Charlie tuvo una reacción muy fuerte al leer sobre mi descenso a la enfermedad en el Washington Post. Se emocionó y se horrorizó al saber dónde vivo, cuántos años tengo, las edades de mis hijos, que estoy divorciada... Y se enfureció conmigo por haber comentado el hecho de que había visto pacientes el miércoles de mi semana de regreso a la oficina después de la conferencia en Nueva York. Sentía que yo le había expuesto a sabiendas al coronavirus. Admitió que leer sobre mi vida le resultaba realmente perturbador, ya que mostraba lo poco que sabía de mí y lo poco que había compartido con él.

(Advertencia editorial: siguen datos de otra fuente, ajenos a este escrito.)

<file path="config.mk">
export PLATFORM = sky130hd
export DESIGN_NAME = double_ended_queue_flat
export DESIGN_NICKNAME = d
export VERILOG_FILES = /design/src/hdl/deq_pkg.sv /design/src/hdl/deq_if.sv /design/src/hdl/double_ended_queue.sv /design/src/hdl/deq_store.sv /design/src/flat_wrapper.sv
export SDC_FILE = /design/constraint.sdc
export NUM_CORES = 1
export LEC_CHECK = 0
export ABC_AREA = 1
export CAP_MARGIN = 25
export CORE_UTILIZATION = 45
export DETAILED_ROUTE_END_ITERATION = 10
export DONT_BUFFER_PORTS = 1
export HOLD_SLACK_MARGIN = 0.08
export MAX_ROUTING_LAYER = met4
export SLEW_MARGIN = 25
export SYNTH_ARGS = -nofsm -noshare
export SYNTH_HDL_FRONTEND = slang
export SYNTH_SLANG_ARGS = --single-unit
</file>
<file path="constraint.sdc">
create_clock -name clock -period 5.2 [get_ports clock]
set_clock_uncertainty 0.1 [all_clocks]
set_input_delay 0.52 -clock clock [delete_from_list [all_inputs] [get_ports clock]]
set_output_delay 0.52 -clock clock [all_outputs]
set_load 0.03 [all_outputs]
</file>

Como ya he mencionado, hubo algunas personas a las que vi durante mi enfermedad y otras a las que no pude ver. Llevaba unos diez días sin poder reunirme con Charlie. Comenzó la primera sesión como si volviéramos al principio de nuestro trabajo. Parecía distante e impersonal, y hablaba en monólogo, dándome detalles minuciosos de cómo tuvo que entrar en cuarentena cuando se enteró de que yo estaba enferma, de cómo lo había manejado su familia, de lo que estaba pasando en el trabajo. No me preguntó cómo me sentía. Sabía que estaba regresivo y enfadado conmigo, pero yo estaba luchando con mi propia angustia por su distanciamiento y no sabía cómo interrumpir a ninguno de los dos para preguntar. En la siguiente sesión dijo que estaba muy ansioso por hablar. Yo había estado pensando en todas las cosas que él no había dicho directamente, pero que habían estado claramente en la transferencia, y le pregunté de qué tenía miedo. Me dijo que se sintió molesto al leer mi historia sobre la enfermedad y que solo se veía a sí mismo de forma marginal en el relato. Se obsesionó con los detalles que había leído y que no se correspondían con su experiencia sobre mí, y con la forma en que le conté la secuencia de acontecimientos que me llevaron al diagnóstico. También se enfadó conmigo porque nunca le había hablado de mi vida del modo en que él la conoció a través del artículo. Al tratar de explicar su malestar, sonaba enfadado y acusador, y yo empecé a sentirme cada vez más molesta, cosa que compartí con él.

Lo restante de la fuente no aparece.